Global existence analysis of energy-reaction-diffusion systems

TL;DR

This paper proves the global existence of solutions for complex energy-reaction-diffusion systems that incorporate thermodynamic principles, cross-diffusion effects, and species-dependent diffusivities, using advanced mathematical techniques.

Contribution

It introduces a rigorous mathematical framework for analyzing thermodynamically consistent, non-isothermal reaction-diffusion systems with cross-diffusion effects and species-dependent diffusivities.

Findings

Established global-in-time existence of solutions.

Developed a priori estimates based on entropy methods.

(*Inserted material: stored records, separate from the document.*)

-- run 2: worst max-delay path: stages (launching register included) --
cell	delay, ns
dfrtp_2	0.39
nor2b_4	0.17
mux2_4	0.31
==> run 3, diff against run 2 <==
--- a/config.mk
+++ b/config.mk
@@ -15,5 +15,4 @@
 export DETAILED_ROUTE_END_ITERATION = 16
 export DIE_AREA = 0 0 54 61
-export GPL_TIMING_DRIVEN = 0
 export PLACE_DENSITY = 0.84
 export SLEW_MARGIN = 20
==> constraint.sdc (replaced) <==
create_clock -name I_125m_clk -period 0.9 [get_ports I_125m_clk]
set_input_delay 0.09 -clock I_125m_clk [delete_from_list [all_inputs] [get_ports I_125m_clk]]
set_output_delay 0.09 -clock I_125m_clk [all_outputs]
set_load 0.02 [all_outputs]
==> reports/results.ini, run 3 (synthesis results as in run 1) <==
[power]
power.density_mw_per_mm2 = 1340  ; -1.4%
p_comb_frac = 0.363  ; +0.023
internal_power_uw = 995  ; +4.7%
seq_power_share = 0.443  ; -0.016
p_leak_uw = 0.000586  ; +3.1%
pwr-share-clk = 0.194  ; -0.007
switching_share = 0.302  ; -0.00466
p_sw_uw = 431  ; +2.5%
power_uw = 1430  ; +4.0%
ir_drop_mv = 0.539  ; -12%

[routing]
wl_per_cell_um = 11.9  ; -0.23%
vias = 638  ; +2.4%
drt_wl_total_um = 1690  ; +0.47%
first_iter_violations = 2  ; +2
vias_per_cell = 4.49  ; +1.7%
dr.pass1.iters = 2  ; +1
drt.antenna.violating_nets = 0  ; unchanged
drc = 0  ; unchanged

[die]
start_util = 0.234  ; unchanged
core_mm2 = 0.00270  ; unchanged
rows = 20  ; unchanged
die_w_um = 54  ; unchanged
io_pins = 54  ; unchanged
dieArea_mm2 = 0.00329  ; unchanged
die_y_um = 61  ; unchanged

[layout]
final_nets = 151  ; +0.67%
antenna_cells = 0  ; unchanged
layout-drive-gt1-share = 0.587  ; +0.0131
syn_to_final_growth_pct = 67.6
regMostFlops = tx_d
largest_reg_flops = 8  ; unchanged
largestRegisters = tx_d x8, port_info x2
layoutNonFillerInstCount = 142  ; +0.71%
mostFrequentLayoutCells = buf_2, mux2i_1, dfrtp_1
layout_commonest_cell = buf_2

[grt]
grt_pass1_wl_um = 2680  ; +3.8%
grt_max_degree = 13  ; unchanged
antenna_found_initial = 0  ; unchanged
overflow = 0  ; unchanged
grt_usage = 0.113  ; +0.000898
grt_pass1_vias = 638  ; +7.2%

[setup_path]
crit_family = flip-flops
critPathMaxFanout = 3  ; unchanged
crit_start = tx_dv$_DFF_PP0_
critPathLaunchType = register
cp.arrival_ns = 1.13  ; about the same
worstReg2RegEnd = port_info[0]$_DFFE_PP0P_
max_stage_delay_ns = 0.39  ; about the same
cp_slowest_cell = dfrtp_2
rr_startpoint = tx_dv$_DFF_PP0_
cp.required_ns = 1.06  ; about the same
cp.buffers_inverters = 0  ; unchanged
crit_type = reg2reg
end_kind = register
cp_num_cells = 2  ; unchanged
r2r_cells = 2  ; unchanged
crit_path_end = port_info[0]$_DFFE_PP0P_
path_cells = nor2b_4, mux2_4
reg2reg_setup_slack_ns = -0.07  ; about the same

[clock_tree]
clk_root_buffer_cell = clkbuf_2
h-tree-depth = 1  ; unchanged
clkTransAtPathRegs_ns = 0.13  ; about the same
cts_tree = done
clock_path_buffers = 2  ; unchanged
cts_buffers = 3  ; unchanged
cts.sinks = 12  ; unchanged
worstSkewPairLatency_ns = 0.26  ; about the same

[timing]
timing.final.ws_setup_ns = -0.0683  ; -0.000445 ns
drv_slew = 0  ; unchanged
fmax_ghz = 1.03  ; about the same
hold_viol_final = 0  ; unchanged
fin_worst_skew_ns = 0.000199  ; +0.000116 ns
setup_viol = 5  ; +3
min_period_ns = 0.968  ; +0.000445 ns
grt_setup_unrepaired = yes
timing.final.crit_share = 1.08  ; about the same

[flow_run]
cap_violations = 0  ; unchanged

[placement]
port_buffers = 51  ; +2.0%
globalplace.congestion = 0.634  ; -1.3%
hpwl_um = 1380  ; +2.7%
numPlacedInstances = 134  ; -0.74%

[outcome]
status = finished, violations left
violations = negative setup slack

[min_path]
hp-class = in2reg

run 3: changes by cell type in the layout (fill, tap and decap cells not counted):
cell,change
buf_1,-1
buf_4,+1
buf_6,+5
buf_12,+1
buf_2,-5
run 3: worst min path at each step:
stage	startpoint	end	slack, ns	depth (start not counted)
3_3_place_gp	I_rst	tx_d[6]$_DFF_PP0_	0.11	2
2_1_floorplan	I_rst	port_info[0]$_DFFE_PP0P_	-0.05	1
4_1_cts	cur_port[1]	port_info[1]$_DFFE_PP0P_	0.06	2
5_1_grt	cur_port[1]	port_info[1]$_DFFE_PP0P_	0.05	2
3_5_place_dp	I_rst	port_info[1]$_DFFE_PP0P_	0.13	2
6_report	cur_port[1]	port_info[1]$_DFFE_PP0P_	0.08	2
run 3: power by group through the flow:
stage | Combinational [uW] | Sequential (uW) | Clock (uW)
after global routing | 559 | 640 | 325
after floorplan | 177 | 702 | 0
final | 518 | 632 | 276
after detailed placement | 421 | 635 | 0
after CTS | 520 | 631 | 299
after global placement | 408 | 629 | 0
File: config.mk
export PLATFORM = sky130hd
export DESIGN_NAME = tx_scheduler
export DESIGN_NICKNAME = d
export VERILOG_FILES = /design/src/hdl/gmii_pkg.sv /design/src/hdl/tx_mux_pkg.sv /design/src/hdl/tx_scheduler.sv
export SDC_FILE = /design/constraint.sdc
export NUM_CORES = 1
export LEC_CHECK = 0
export BUFFER_PORTS_ARGS = -buffer_cell sky130_fd_sc_hd__buf_2
export CORE_MARGIN = 1
export CORE_UTILIZATION = 44
export DETAILED_ROUTE_END_ITERATION = 10
export PLACE_DENSITY = 0.82
export REMOVE_ABC_BUFFERS = 1
export SLEW_MARGIN = 25
export SYNTH_ARGS = -nofsm -noshare
export SYNTH_HDL_FRONTEND = slang
export SYNTH_SLANG_ARGS = --single-unit
File: constraint.sdc
create_clock -name I_125m_clk -period 2.7 [get_ports I_125m_clk]
set_clock_uncertainty 0.1 [all_clocks]
set_input_delay 0 -clock I_125m_clk [delete_from_list [all_inputs] [get_ports I_125m_clk]]
set_output_delay 0 -clock I_125m_clk [all_outputs]
set_load 0.005 [all_outputs]
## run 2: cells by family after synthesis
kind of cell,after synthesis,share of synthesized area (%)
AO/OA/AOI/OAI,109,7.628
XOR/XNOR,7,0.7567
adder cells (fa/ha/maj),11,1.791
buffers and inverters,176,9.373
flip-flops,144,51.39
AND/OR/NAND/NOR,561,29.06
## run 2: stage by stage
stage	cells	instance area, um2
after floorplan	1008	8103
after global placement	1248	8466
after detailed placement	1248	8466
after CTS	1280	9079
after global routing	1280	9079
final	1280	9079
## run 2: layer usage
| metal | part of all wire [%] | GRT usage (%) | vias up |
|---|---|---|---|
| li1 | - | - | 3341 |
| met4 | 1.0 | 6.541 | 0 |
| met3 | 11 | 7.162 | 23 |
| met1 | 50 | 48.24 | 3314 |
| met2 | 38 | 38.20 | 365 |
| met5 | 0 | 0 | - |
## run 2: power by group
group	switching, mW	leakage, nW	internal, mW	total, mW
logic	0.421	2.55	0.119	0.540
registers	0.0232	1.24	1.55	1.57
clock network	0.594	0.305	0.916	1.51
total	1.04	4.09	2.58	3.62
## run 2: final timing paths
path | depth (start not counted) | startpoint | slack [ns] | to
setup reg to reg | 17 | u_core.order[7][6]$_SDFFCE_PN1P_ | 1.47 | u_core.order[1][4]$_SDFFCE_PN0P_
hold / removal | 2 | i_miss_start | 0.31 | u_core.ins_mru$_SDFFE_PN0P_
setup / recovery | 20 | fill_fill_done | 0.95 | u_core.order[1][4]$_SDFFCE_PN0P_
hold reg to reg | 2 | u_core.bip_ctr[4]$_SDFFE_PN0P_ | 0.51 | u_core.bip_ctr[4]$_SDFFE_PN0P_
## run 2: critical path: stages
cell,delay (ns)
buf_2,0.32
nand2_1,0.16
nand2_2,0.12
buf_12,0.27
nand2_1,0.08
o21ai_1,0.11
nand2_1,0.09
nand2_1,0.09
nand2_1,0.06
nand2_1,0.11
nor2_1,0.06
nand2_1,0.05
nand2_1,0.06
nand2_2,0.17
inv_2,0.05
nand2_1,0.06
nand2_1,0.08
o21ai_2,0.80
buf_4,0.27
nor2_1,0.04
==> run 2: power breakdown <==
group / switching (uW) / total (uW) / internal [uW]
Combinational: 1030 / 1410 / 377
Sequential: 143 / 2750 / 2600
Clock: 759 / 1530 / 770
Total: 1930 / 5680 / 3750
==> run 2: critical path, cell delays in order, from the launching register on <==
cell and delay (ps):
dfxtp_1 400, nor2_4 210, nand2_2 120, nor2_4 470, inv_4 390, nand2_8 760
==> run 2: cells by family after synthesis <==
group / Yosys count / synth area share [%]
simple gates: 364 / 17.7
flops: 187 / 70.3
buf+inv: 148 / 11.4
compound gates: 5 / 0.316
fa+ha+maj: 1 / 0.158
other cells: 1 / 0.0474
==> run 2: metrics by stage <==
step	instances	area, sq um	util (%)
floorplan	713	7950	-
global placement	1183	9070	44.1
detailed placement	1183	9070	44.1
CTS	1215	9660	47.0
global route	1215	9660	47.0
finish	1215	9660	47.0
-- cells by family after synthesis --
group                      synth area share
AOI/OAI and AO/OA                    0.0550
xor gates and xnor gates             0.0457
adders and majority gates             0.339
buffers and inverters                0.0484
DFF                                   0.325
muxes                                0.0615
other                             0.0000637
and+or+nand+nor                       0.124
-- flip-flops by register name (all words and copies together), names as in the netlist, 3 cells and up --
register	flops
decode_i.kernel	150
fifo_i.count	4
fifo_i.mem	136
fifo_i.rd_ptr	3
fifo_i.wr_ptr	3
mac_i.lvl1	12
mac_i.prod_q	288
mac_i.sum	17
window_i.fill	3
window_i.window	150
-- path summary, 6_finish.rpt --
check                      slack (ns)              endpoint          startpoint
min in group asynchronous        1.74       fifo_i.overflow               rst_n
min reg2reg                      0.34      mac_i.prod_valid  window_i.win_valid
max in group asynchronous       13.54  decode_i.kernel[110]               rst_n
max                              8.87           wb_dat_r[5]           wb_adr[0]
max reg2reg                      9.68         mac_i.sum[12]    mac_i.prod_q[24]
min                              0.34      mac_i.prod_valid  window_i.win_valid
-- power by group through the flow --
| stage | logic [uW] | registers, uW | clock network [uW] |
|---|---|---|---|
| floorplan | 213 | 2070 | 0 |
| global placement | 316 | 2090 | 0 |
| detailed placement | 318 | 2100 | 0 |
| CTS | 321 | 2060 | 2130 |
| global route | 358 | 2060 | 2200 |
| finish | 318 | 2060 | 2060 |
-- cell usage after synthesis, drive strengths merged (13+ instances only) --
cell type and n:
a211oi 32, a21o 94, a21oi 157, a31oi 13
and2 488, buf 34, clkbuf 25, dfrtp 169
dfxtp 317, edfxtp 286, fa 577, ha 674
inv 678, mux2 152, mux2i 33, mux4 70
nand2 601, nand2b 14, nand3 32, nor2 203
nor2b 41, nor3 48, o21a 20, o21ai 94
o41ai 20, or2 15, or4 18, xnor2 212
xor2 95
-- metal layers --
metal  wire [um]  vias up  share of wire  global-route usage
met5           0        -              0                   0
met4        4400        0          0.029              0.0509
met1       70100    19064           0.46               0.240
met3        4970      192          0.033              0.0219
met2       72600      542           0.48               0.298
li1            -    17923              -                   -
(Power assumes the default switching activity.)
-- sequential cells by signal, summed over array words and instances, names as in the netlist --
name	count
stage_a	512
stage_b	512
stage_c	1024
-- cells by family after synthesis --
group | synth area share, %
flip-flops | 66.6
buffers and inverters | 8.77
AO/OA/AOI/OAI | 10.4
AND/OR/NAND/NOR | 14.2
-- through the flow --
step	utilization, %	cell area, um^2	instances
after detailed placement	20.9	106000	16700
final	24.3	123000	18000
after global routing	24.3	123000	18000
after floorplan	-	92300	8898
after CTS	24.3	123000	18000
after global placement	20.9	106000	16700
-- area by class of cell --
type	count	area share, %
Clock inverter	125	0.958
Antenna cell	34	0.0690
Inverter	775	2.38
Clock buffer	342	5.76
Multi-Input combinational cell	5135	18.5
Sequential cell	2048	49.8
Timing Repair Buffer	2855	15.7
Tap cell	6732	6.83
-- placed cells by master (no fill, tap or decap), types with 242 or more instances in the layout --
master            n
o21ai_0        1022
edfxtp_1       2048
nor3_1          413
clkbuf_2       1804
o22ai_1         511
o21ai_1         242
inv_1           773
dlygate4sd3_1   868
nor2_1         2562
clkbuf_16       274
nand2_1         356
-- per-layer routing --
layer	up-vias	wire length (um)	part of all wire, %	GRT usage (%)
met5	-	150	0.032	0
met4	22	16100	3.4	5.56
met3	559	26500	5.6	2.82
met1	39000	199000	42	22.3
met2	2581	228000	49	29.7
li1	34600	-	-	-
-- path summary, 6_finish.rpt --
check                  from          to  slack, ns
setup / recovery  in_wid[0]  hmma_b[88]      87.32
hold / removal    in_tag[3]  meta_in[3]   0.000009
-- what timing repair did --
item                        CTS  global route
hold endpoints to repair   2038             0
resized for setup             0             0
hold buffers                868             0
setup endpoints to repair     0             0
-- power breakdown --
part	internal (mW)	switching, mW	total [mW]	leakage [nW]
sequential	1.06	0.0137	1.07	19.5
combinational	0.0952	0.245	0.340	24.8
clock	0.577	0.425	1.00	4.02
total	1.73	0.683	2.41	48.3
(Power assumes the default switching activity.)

Handled non-integrable fluxes with renormalised solutions.

Abstract

We establish global-in-time existence results for thermodynamically consistent reaction-(cross-)diffusion systems coupled to an equation describing heat transfer. Our main interest is to model species-dependent diffusivities, while at the same time ensuring thermodynamic consistency. A key difficulty of the non-isothermal case lies in the intrinsic presence of cross-diffusion type phenomena like the Soret and the Dufour effect: due to the temperature/energy dependence of the thermodynamic equilibria, a nonvanishing temperature gradient may drive a concentration flux even in a situation with constant concentrations; likewise, a nonvanishing concentration gradient may drive a heat flux even in a case of spatially constant temperature. We use time discretisation and regularisation techniques and derive a priori estimates based on a suitable entropy and the associated entropy production. Renormalised solutions are used in cases where non-integrable diffusion fluxes or reaction terms appear.